First, we empirically demonstrate that advanced Multimodal Large Language Models (MLLMs), specifically Gemini-2.5-Pro, can replicate the nuanced judgments of human experts in assessing complex spatial environments. The high correlation with the expert benchmark (r = 0.890, p < 0.001) validates the feasibility of shifting the assessment of urban spatial quality from a subjective, experience-driven approach to a scalable and objective data-driven paradigm.

Second, by implementing a persona-based simulation, our framework effectively quantifies the perceptual heterogeneity among different stakeholders. This method, analogous to a large-scale sentiment analysis in urban spaces, reveals that enterprise founders and researchers prioritize micro-spatial qualities that foster creativity, whereas investors and park managers focus on macro-level order and asset image. This finding provides granular insights into the multifaceted nature of the city image as perceived by different user groups.

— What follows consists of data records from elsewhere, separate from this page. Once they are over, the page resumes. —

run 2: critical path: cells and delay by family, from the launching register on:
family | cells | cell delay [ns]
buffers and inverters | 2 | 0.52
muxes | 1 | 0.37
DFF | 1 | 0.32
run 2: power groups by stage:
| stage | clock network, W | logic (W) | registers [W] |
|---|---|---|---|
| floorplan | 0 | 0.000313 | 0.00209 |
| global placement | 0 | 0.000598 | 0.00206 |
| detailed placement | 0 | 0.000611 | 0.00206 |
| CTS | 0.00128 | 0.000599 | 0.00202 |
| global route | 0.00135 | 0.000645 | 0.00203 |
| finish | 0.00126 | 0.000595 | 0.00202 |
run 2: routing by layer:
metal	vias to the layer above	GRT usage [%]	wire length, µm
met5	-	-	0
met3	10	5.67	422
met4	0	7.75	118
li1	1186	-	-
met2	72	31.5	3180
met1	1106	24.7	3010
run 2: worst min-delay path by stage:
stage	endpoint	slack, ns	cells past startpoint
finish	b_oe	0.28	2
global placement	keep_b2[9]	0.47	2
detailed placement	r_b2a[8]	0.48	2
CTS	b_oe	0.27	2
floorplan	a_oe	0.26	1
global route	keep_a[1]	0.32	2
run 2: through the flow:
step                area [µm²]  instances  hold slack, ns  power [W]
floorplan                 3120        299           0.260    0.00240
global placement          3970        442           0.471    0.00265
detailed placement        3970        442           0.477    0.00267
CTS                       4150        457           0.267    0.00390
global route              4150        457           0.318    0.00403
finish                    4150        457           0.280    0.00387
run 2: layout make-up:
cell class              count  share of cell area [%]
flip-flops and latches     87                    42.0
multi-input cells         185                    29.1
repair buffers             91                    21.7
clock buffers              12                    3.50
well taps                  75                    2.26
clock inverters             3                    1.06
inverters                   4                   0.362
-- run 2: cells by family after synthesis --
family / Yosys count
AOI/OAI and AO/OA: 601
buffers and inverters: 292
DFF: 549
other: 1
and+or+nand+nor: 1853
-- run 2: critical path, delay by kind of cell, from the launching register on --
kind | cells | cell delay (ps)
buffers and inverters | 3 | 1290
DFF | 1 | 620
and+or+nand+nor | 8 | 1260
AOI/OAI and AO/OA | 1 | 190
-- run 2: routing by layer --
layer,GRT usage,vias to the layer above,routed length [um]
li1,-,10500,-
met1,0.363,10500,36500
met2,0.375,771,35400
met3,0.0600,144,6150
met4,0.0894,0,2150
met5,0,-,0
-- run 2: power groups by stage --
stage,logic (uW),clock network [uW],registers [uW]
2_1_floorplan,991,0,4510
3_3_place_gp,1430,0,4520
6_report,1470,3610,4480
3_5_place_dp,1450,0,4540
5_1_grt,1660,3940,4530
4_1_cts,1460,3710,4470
$ cat src/rtl/svm_pkg.sv
package svm_pkg;

    localparam int NUM_BANKS = 3;

    typedef enum logic [1:0] {
        WK_IDLE   = 2'd0,
        WK_TRACE  = 2'd1,
        WK_DECODE = 2'd2
    } walk_e;

endpackage

$ cat src/rtl/svm_banks.sv
module svm_banks #(
    parameter int NS    = 4,
    parameter int STEPS = 15,
    parameter int CW    = 4
) (
    input  logic          clk,
    input  logic          wr_en,
    input  logic [1:0]    wr_bank,
    input  logic [CW-1:0] wr_col,
    input  logic [NS-1:0] wr_vec,
    input  logic [1:0]    rd_bank,
    input  logic [CW-1:0] rd_col,
    output logic [NS-1:0] rd_vec
);
    import svm_pkg::*;

    logic [NS-1:0] bank_rd [NUM_BANKS];

    // one column store per bank; each column is the decision vector of one step
    for (genvar b = 0; b < NUM_BANKS; b++) begin : g_bank
        logic [NS-1:0] cols [STEPS];

        always_ff @(posedge clk) begin
            if (wr_en && (wr_bank == 2'(b))) begin
                cols[wr_col] <= wr_vec;
            end
        end

        assign bank_rd[b] = cols[rd_col];
    end

    always_comb begin
        unique case (rd_bank)
            2'd0:    rd_vec = bank_rd[0];
            2'd1:    rd_vec = bank_rd[1];
            default: rd_vec = bank_rd[2];
        endcase
    end

endmodule

$ cat src/rtl/svm_walker.sv
module svm_walker #(
    parameter int M     = 2,
    parameter int STEPS = 15,
    parameter int CW    = 4
) (
    input  logic                clk,
    input  logic                rst_n,
    input  logic                start,
    input  logic                dec_en,
    input  logic [M-1:0]        start_state,
    input  logic [(1<<M)-1:0]   rd_vec,
    output logic [CW-1:0]       rd_col,
    output logic                rd_trace,
    output logic                push,
    output logic                push_bit,
    output svm_pkg::walk_e      walk_st
);
    import svm_pkg::*;

    localparam logic [CW-1:0] LAST_COL = CW'(STEPS - 1);

    walk_e         st_q;
    logic [CW-1:0] col_q;
    logic [M-1:0]  cur_q;
    logic          dec_en_q;
    logic [M:0]    ext;
    logic [M-1:0]  prev_s;

    // predecessor: shift the state up, the stored decision enters at bit 0
    assign ext    = {cur_q, rd_vec[cur_q]};
    assign prev_s = ext[M-1:0];

    always_ff @(posedge clk) begin
        if (!rst_n) begin
            st_q     <= WK_IDLE;
            col_q    <= '0;
            cur_q    <= '0;
            dec_en_q <= 1'b0;
        end else begin
            unique case (st_q)
                WK_IDLE: begin
                    if (start) begin
                        st_q     <= WK_TRACE;
                        col_q    <= LAST_COL;
                        cur_q    <= start_state;
                        dec_en_q <= dec_en;
                    end
                end
                WK_TRACE: begin
                    cur_q <= prev_s;
                    if (col_q == '0) begin
                        if (dec_en_q) begin
                            st_q  <= WK_DECODE;
                            col_q <= LAST_COL;
                        end else begin
                            st_q <= WK_IDLE;
                        end
                    end else begin
                        col_q <= col_q - CW'(1);
                    end
                end
                WK_DECODE: begin
                    if (start) begin
                        st_q     <= WK_TRACE;
                        col_q    <= LAST_COL;
                        cur_q    <= start_state;
                        dec_en_q <= dec_en;
                    end else begin
                        cur_q <= prev_s;
                        if (col_q == '0) begin
                            st_q <= WK_IDLE;
                        end else begin
                            col_q <= col_q - CW'(1);
                        end
                    end
                end
                default: st_q <= WK_IDLE;
            endcase
        end
    end

    always_comb begin
        rd_col   = col_q;
        rd_trace = (st_q == WK_TRACE);
        push     = (st_q == WK_DECODE);
        push_bit = cur_q[M-1];
        walk_st  = st_q;
    end

endmodule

Methodologically, this research pioneers an efficient AI-driven approach for a holistic, human-centric diagnosis of specialized urban environments, moving beyond the limitations of traditional surveys and single-task computational models. Practically, it offers a powerful decision-support tool for data-driven urban planning and governance. By translating the abstract concept of urban spatial perception into actionable insights, our framework enables planners and managers to optimize innovation spaces with precision. This fosters a virtuous cycle: enhancing spatial quality to attract and retain talent, which in turn stimulates innovation, ultimately driving the creation of innovation ecosystems that are more productive, collaborative, and sustainable.

Author contributions

Xinyuan Chen: Conceptualization, Methodology, Validation, Writing – original draft; Zhongying Song: Methodology, Visualization, Writing – original draft; Li Xu: Investigation, Resources; Junhua Zhu: Software, Visualization; Qiang Niu: Conceptualization, Writing–review & editing, Supervision, Funding acquisition; Guo Cheng: Conceptualization, Methodology, Writing–review & editing. All authors reviewed the manuscript.

Funding

This work was supported by the National Natural Science Foundation of China (52278075) and the Key Project of the Wuhan Municipal Knowledge Innovation Program (2023010188060007).

Data availability

The data that support the findings of this study are available from the corresponding author(C.G. 2025102090012@whu.edu.cn) upon reasonable request due to privacy concerns related to the industrial park.

Declarations

Competing interests

The authors declare no competing interests.